Fresh off the end of a tour celebrating the American Rescue Plan, the Indiana Democratic Party is at it again.
The party last week launched a second statewide tour to highlight why Indiana needs to revitalize its infrastructure system. The American Jobs Plan tour will bring together voters from across Indiana to hear about a plan to create good-paying jobs, renovate Indiana's current infrastructure needs, and build a better future for Hoosier families, a news release said.
This includes fixing Indiana's crumbling roads and bridges, taking broadband internet expansion to the next level, eliminating child-care deserts for families, strengthening unions and securing better health care access for more than 400,000 veterans in the state.
The Indiana Democrats said their party's jobs plan “will fix a state economy that currently makes Hoosiers work more for less and does little to set families up for long-term success – all thanks to the Indiana Republican Party.”
The American Jobs Plan is being pushed by President Joe Biden in Congress.

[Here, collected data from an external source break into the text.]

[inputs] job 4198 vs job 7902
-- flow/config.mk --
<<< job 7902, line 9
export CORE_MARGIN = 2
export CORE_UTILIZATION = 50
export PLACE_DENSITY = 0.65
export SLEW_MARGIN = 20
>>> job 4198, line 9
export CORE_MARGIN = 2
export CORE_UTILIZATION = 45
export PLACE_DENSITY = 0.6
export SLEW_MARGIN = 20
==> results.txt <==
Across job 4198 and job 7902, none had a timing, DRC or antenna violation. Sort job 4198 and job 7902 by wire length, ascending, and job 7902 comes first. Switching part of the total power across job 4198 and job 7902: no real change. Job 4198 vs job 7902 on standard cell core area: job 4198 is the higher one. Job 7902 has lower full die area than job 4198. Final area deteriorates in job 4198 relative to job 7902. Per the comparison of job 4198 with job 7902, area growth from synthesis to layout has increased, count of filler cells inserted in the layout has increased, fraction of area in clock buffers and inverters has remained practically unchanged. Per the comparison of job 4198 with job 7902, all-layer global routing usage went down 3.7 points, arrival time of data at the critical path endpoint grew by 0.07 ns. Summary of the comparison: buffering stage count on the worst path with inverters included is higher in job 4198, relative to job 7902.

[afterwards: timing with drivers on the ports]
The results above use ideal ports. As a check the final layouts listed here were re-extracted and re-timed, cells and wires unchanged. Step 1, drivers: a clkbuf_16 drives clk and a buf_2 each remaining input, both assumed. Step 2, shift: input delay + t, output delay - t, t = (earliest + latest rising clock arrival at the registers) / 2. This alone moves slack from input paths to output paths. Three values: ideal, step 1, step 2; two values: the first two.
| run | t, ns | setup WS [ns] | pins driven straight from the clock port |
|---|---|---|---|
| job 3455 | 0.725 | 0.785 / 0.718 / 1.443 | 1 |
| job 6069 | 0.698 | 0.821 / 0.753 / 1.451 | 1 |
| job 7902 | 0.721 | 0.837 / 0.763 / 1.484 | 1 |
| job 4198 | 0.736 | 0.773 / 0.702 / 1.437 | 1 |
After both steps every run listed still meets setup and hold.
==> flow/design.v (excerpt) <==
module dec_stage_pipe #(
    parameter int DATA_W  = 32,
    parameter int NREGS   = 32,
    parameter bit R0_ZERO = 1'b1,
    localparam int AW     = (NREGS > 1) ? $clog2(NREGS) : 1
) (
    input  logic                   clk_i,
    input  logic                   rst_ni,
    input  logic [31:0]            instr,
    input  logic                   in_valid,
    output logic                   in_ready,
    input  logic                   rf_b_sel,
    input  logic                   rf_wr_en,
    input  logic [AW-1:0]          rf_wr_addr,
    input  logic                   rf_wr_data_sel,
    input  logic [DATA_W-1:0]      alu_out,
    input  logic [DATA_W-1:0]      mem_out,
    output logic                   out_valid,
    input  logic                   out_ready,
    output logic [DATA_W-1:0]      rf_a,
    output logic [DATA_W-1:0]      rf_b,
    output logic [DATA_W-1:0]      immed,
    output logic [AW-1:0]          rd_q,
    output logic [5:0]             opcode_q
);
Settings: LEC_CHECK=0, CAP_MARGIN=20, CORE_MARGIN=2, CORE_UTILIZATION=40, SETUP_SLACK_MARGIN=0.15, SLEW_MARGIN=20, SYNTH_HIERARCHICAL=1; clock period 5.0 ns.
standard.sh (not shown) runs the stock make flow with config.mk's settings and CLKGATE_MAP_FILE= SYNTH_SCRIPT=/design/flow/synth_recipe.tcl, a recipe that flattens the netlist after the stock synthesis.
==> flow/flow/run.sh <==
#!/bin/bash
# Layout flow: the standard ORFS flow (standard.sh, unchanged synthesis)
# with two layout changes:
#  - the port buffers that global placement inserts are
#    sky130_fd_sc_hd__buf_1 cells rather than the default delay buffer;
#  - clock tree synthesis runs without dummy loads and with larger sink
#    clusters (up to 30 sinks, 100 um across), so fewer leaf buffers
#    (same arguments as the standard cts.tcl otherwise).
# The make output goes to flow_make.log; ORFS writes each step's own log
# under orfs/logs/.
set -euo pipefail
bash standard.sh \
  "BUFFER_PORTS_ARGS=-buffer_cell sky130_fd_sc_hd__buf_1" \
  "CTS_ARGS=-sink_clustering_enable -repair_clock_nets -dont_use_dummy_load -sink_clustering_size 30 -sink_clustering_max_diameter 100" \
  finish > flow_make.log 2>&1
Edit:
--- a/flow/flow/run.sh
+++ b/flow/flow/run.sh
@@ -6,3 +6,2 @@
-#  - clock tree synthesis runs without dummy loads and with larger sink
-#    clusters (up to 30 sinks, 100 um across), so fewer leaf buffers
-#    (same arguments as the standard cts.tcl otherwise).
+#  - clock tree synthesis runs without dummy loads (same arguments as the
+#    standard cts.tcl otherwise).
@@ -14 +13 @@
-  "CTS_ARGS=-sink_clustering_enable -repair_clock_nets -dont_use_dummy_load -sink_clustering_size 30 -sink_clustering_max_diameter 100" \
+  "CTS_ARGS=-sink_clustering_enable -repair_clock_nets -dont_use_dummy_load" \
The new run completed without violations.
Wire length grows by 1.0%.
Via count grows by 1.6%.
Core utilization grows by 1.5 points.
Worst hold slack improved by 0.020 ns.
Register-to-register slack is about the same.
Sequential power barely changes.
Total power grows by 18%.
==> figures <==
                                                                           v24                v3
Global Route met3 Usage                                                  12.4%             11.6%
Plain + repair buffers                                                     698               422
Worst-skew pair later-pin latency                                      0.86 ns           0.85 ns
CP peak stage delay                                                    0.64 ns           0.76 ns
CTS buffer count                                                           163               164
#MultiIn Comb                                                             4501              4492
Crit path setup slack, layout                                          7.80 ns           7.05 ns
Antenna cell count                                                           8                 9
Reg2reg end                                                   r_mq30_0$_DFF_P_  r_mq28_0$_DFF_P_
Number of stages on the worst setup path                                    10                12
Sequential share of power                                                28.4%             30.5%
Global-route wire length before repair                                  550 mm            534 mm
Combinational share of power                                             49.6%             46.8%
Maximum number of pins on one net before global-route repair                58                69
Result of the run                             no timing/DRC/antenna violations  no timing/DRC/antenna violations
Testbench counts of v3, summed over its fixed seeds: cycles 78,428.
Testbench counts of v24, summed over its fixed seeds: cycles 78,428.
Context: an optimization exercise on an open-source flow, tuned for small area, a short achievable clock period and few clock cycles per item. The choices shown serve that exercise and are no tape-out recipe. Where RTL was checked, it was by simulation tests only, not by an equivalence proof against the original. Power is estimated from default activity; no workload was simulated.

## gomoku_top
module gomoku_top (
    input  logic               clock,
    input  logic               rst,
    input  logic [5-1:0] awaddr,
    input  logic               awvalid,
    output logic               awready,
    input  logic [32-1:0] wdata,
    input  logic               wvalid,
    output logic               wready,
    output logic               bvalid,
    output logic [1:0]         bresp,
    input  logic               bready,
    input  logic [5-1:0] araddr,
    input  logic               arvalid,
    output logic               arready,
    output logic               rvalid,
    output logic [32-1:0] rdata,
    output logic [1:0]         rresp,
    input  logic               rready,
    output logic [6:0]         hex0,
    output logic [6:0]         hex1,
    output logic [7:0]         ledr,
    output logic [7:0]         ledg
);
Size in the first run: roughly 3300 cells after synthesis, about 120 I/O pins, about 31000 sq um of cells after synthesis.
==> module gomoku_regs, before the edit <==
module gomoku_regs (
    input  logic                      clock,
    input  logic                      rst,
    input  logic [5-1:0]        awaddr,
    input  logic                      awvalid,
    output logic                      awready,
    input  logic [32-1:0]        wdata,
    input  logic                      wvalid,
    output logic                      wready,
    output logic                      bvalid,
    output logic [1:0]                bresp,
    input  logic                      bready,
    input  logic [5-1:0]        araddr,
    input  logic                      arvalid,
    output logic                      arready,
    output logic                      rvalid,
    output logic [32-1:0]        rdata,
    output logic [1:0]                rresp,
    input  logic                      rready,
    input  gomoku_pkg::cell_t         pt,         
    input  logic                      five,
    output logic                      clear,        
    output logic                      wr_en,        
    output logic                      diag,
    output logic [3:0][4:0]    s1,
    output logic                      neg1,
    output logic [3:0][4:0]    s2,
    output logic [15:0][1:0]          lo1,
    output logic [15:0][1:0]          lo2,
    output logic                      top2,
    output logic [4-1:0]       pick_row,     
    output logic [4-1:0]       last_row,
    output logic [4-1:0]       last_col,
    output logic                      white,        
    output logic                      won
);
    gomoku_pkg::reg_word_u wv;
    logic                  ready;
    logic                  wr_fire;
    logic                  ar_fire;
    logic                  mv_fire;
    logic                  sel_fire;
    logic                  ng_fire;
    logic                  pass_fire;
    logic                  lines;       
    logic                  placed;      
    logic                  five_hv;
    logic                  last_ok;
    logic [8:0]            move_count;
    logic [4-1:0]   cell_row;
    logic [4-1:0]   cell_col;
    logic                  rsel_st;     
    logic [14:0]           rd_q;
    logic [8:0]            count_nx;
    gomoku_pkg::cell_t     cell_q;
    logic [4:0]     sum;
    logic [4:0]     dif;
    assign wv = wdata;
    assign awready = ready;
    assign wready  = ready;
    assign bresp   = 2'b00;
    assign arready = !rvalid;
    assign rresp   = 2'b00;
    assign wr_fire   = awvalid && wvalid && ready;
    assign ar_fire   = arvalid && !rvalid;
    assign mv_fire   = wr_fire && awaddr == 5'h00;
    assign sel_fire  = wr_fire && awaddr == 5'h08;
    assign ng_fire   = wr_fire && awaddr == 5'h04 && wv.ctrl.new_game;
    assign pass_fire = wr_fire && awaddr == 5'h04 && wv.ctrl.pass && !wv.ctrl.new_game;
    assign sum = {1'b0, last_row} + {1'b0, last_col};
    assign dif = {1'b0, last_col} - {1'b0, last_row};
    assign pick_row = lines ? last_row : cell_row;
    assign wr_en    = placed;
    always_ff @(posedge clock) begin
        if (rst) begin
            ready  <= 1'b1;
            bvalid <= 1'b0;
            rvalid <= 1'b0;
            lines  <= 1'b0;
            diag   <= 1'b0;
        end else begin
            ready  <= !wr_fire && !(bvalid && !bready) && !lines;
            bvalid <= wr_fire || (bvalid && !bready);
            rvalid <= ar_fire || (rvalid && !rready);
            lines  <= mv_fire;
            diag   <= lines;
        end
    end
    always_ff @(posedge clock) begin
        clear <= rst || ng_fire;
    end
    always_ff @(posedge clock) begin
        if (rst) begin
            last_row <= '0;
            last_col <= '0;
            cell_row <= '0;
            cell_col <= '0;
        end else begin
            if (mv_fire) begin
                last_row <= wv.move.row;
                last_col <= wv.move.col;
            end
            if (sel_fire) begin
                cell_row <= wv.move.row;
                cell_col <= wv.move.col;
            end
        end
    end
    always_ff @(posedge clock) begin
        for (int q = 0; q < 4; q++) begin
            if (rst) begin
                s1[q] <= '0;
            end else if (mv_fire || sel_fire) begin
                s1[q] <= {1'b0, wv.move.col};
            end else if (lines) begin
                s1[q] <= {1'b0, dif[4-1:0]} + (4+1)'(q);
            end else begin
                s1[q] <= {1'b0, cell_col};
            end
            if (mv_fire) begin
                s2[q] <= {1'b0, wv.move.row};
            end else begin
                s2[q] <= {1'b0, sum[4-1:0]} - (4+1)'(q);
            end
        end
        neg1 <= dif[4];
    end
    always_ff @(posedge clock) begin
        for (int i = 0; i < 16; i++) begin
            if (rst) begin
                lo1[i] <= 2'(i / 4);
            end else if (mv_fire || sel_fire) begin
                lo1[i] <= wv.move.col[1:0] ^ 2'(i / 4);
            end else if (lines) begin
                lo1[i] <= (dif[1:0] + 2'(i % 4)) ^ 2'(i / 4);
            end else begin
                lo1[i] <= cell_col[1:0] ^ 2'(i / 4);
            end
            if (mv_fire) begin
                lo2[i] <= wv.move.row[1:0] ^ 2'(i / 4);
            end else begin
                lo2[i] <= (sum[1:0] - 2'(i % 4)) ^ 2'(i / 4);
            end
        end
        top2 <= sum[4];
    end
    always_ff @(posedge clock) begin
        if (rst) begin
            placed <= 1'b0;
        end else begin
            placed <= lines && pt == gomoku_pkg::EMPTY && !won;
        end
        five_hv <= five;   
    end
    assign count_nx = move_count + 9'(placed);
    always_ff @(posedge clock) begin
        if (rst || ng_fire) begin
            white      <= 1'b0;
            won        <= 1'b0;
            last_ok    <= 1'b0;
            move_count <= '0;
        end else begin
            if (diag) begin
                last_ok <= placed;
            end
            move_count <= count_nx;
            if (placed) begin
                if (five_hv || five) begin
                    won <= 1'b1;   
                end else begin
                    white <= !white;
                end
            end
            if (pass_fire && !won) begin
                white <= !white;
            end
        end
    end
    always_ff @(posedge clock) begin
        cell_q <= (rst || clear) ? gomoku_pkg::EMPTY : pt;
        if (!rvalid) begin
            rsel_st <= araddr == 5'h0C;
            case (araddr)
                5'h00:     rd_q <= {7'b0, last_row, last_col};
                5'h08: rd_q <= {7'b0, cell_row, cell_col};
                5'h0C:   rd_q <= {count_nx, diag ? placed : last_ok, 5'b0};
                5'h10:     rd_q <= {13'b0, cell_q};
                default:       rd_q <= '0;
            endcase
        end
    end
    assign rdata = {17'b0, rd_q[14:5],
                    rd_q[4:1] | {4{rsel_st}} & {won && white, won && !white, white, !white},
                    rd_q[0]};
endmodule
Settings: LEC_CHECK=0, ABC_CLOCK_PERIOD_IN_PS=3000, CAP_MARGIN=20, CORE_MARGIN=2, CORE_UTILIZATION=30, CTS_BUF_LIST=sky130_fd_sc_hd__clkbuf_16, CTS_CLUSTER_DIAMETER=80, CTS_CLUSTER_SIZE=25, SETUP_SLACK_MARGIN=5, SLEW_MARGIN=20, TNS_END_PERCENT=25; clock period 8.0 ns.
run.sh (not shown) runs the stock make flow with config.mk's settings and CLKGATE_MAP_FILE= SYNTH_SCRIPT=/design/flow/synth_recipe.tcl, a recipe that flattens the netlist after the stock synthesis.
The baseline finished with timing, DRC and antenna clean.
Testbench counts at the start, summed over its fixed seeds: cycles 17,312, moves 3,200.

“President Joe Biden's American Jobs Plan will fix the problems that Indiana Republicans have failed to address by creating a level playing field for hard-working folks who deserve a brighter future for themselves and their families. Democrats are hopeful Republicans will join us to get this done instead of defaulting to blatant partisanship,” said State Party Chairman Mike Schmuhl.
The first two events were in St. Joseph and Tippecanoe counties and details about other stops will be released soon.
Friend or enemy?
Government watchdog Accountable.US has identified Indiana Attorney General Todd Rokita as an enemy of progress due to his opposition to key issues such as addressing climate change and making health care accessible for all.
The group recently launched a new campaign, “Enemies of Progress,” outlining the potential threats that Rokita and other Republican attorneys general around the country pose to advancements that support all Americans. Accountable.US also released its first report highlighting how Rokita and others are using their positions as top law enforcement officials to defend their campaign donors, not their constituents.
“Instead of fighting for their best interests, Attorney General Rokita is spending Hoosiers' taxpayer dollars on frivolous lawsuits against the Biden administration on behalf of his special interest donors,” said Kyle Herrig, president of Accountable.US. “Rokita has worked to undermine democracy and suppress the voices of voters in his state – so it's no surprise to see him now try to obstruct progress on initiatives that will improve lives and the economy for his constituents.”
Accountable.US bills itself as nonpartisan but regularly focuses on Republican leaders.
Rokita's alleged transgressions include:
• Instituting one of the nation's first voter identification laws, which the organization claims leads to voter suppression.
• Trying to undermine the 2020 U.S. election by signing onto a case seeking to overturn the results of the presidential election in other states.
• Allegedly making racist comments in campaign ads.
Rokita's office responded with “any time you fight for Hoosier commonsense and family values, those who are frightened by such convictions and who have no valid intellectual response will become unhinged, calling you names and trying to mislead the public. That's how you know you are winning. Such is the case with these Leftists who hate America and what it stands for. Hoosiers will see right through this blatant political attack from a far-Left, out-of-state, dark-money group.”
Contentious council meeting
Fort Wayne City Council's meeting lasted more than 21/2 hours, and it was filled with discussions and many opinions shared from the council and public alike.
Contentious issues included the vaccine passport resolution that failed with a 4-4-1 vote and four members voting against a tax abatement resolution from even being introduced Tuesday. The vaccine passport vote was along party lines, but that wasn't the case with the other votes.
Nine people sat through the long meeting to have their voices heard. They covered a range of topics: the employee shortage at Three Rivers Ambulance Authority, COVID-19 vaccinations and mask wearing, noise from fireworks and upcoming construction on the Hillegas Road widening.
Council members seemed to rush through their personal comments to end the long, tense meeting. Sharon Tucker, D-6th, one of the last to speak, said it felt like all of the air had been taken out of the meeting room at Citizens Square.
“It's a yucky feeling in the room,” she said. “I'll have to burn some sage or something.”
The tension was immediately broken as her fellow council members and some in the audience burst into laughter.
Devan Filchak of The Journal Gazette contributed to this column.